Would be to much trouble to ask you to show me?
is it okay to leave it as a inequality?
Since the base is the same, you can actually make this log (2x/(3(4x-5))) >1 or
log (2x/(12x-15)) >1. And this simply means that (2x/12x-15)>10.
Temporarily assuming that 12x-15 is positive (x>1.25), you can multiply each side by this and get
2x>120x -150. Then 2x +150>120x, then 150>118 x. Then x<150/118 (but still greater than 1.25).

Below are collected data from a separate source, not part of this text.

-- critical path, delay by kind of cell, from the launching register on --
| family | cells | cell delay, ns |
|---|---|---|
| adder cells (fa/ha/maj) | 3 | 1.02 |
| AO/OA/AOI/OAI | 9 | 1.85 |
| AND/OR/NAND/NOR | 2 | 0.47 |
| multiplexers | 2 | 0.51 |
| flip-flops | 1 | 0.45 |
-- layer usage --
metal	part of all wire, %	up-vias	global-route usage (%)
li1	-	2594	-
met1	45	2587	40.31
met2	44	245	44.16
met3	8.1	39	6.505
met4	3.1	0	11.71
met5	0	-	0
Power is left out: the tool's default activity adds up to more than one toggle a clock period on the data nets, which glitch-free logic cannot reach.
==> config.mk <==
export PLATFORM = sky130hd
export DESIGN_NAME = fetch_sequencer
export DESIGN_NICKNAME = d
export VERILOG_FILES = /design/src/rtl/fetch_sequencer.sv
export SDC_FILE = /design/constraint.sdc
export NUM_CORES = 1
export LEC_CHECK = 0
export CAP_MARGIN = 25
export CORE_UTILIZATION = 47
export DETAILED_ROUTE_END_ITERATION = 10
export PLACE_DENSITY = 0.95
export SKIP_CTS_REPAIR_TIMING = 1
export SLEW_MARGIN = 20
export SYNTH_ARGS = -nofsm -noshare
export SYNTH_HDL_FRONTEND = slang
export SYNTH_SLANG_ARGS = --single-unit
==> constraint.sdc <==
create_clock -name clk -period 6.65 [get_ports clk]
set_clock_uncertainty 0.15 [all_clocks]
set_input_delay 1.995 -clock clk [delete_from_list [all_inputs] [get_ports clk]]
set_output_delay 1.995 -clock clk [all_outputs]
set_load 0.01 [all_outputs]
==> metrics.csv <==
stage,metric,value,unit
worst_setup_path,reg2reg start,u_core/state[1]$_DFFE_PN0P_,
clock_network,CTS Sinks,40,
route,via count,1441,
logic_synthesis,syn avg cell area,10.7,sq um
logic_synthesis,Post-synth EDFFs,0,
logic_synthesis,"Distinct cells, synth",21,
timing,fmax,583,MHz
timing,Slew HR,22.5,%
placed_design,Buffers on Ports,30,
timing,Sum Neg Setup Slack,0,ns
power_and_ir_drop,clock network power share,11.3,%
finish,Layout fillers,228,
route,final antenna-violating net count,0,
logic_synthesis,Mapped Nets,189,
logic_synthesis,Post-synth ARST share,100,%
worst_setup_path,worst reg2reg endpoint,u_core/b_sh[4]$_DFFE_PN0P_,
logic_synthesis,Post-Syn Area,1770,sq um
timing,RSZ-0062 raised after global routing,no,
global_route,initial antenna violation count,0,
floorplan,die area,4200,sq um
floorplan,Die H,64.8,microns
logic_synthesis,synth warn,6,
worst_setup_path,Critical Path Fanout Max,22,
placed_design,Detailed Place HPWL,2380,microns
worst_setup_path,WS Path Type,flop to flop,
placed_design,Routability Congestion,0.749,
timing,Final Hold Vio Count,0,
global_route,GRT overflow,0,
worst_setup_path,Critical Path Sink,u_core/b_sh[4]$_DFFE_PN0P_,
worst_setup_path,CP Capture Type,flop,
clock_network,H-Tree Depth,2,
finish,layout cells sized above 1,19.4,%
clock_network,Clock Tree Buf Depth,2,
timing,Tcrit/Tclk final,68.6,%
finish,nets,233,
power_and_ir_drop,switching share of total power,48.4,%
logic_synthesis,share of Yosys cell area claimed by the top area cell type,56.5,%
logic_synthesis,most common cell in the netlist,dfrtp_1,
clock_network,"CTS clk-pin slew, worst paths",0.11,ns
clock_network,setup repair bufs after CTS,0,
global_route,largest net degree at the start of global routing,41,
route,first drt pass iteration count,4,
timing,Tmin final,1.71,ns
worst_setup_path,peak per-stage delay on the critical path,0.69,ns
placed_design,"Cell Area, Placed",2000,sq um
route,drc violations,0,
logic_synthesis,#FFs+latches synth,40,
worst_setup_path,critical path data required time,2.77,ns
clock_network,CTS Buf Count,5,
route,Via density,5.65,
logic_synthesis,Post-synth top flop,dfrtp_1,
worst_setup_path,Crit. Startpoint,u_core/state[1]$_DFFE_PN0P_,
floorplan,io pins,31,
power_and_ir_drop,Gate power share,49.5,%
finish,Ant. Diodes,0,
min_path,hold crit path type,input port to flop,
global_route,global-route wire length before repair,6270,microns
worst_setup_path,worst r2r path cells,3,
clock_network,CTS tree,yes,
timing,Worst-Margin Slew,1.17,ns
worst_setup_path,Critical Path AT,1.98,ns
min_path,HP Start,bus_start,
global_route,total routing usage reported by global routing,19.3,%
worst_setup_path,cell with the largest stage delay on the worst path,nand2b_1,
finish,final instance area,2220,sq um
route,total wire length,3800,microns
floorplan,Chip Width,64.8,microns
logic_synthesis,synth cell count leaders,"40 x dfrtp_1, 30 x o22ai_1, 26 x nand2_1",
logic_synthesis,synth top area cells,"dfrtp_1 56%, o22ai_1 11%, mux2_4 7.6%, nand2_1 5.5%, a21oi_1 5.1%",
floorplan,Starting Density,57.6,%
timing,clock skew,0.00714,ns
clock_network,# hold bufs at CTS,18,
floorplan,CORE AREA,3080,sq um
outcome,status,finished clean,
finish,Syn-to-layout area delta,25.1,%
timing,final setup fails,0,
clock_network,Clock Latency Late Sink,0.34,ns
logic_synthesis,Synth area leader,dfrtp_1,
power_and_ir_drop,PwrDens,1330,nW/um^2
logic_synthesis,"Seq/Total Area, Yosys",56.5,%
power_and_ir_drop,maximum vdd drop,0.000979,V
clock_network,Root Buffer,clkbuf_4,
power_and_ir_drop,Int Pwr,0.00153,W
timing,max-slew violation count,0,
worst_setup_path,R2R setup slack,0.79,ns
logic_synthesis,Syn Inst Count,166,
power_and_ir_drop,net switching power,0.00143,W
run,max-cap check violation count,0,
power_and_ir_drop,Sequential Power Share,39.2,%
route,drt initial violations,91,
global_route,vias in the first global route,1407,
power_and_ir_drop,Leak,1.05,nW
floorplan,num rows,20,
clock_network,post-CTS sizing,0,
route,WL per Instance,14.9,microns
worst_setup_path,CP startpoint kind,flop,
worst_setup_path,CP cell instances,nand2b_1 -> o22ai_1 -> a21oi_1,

Temporarily assuming that 12x-15 is negative (x<1.25), you can do the same stuff with the sign pointing the other way, 150<118x , then x>150/118, but this is a contradiction.
So I'm sticking with 1.25<x<150/118 (this fraction is approx 1.271 btw, so a narrow value range)
Yes, $\displaystyle \frac{5}{4}<x<\frac{75}{59}\,,$ is the correct solution for $\displaystyle \log_{10}(2x)-\log_{10}(3(4x-5))>1$
I sure that Prove It assumed that what you meant by log_2x was $\displaystyle \log_2(x)$, etc. The underscore symbol, "_" , generally means that what follows is a subscript.
I tried to solve it assuming that the bases were 2 & 3 as Prove It reasonably assumed. This does give the approximate answer: x>67.7721.
Assume: $\displaystyle \log_{2}(x)-\log_{3}(4x-5)>1\,.$
Changing the bases gives: $\displaystyle \frac{\ln(x)}{\ln(2)}-\frac{\ln(4x-5)}{\ln(3)}>1\,.$
Multiply both sides by ln(2) and ln(3).
Use each side as the exponent with base e.
Solve it graphically.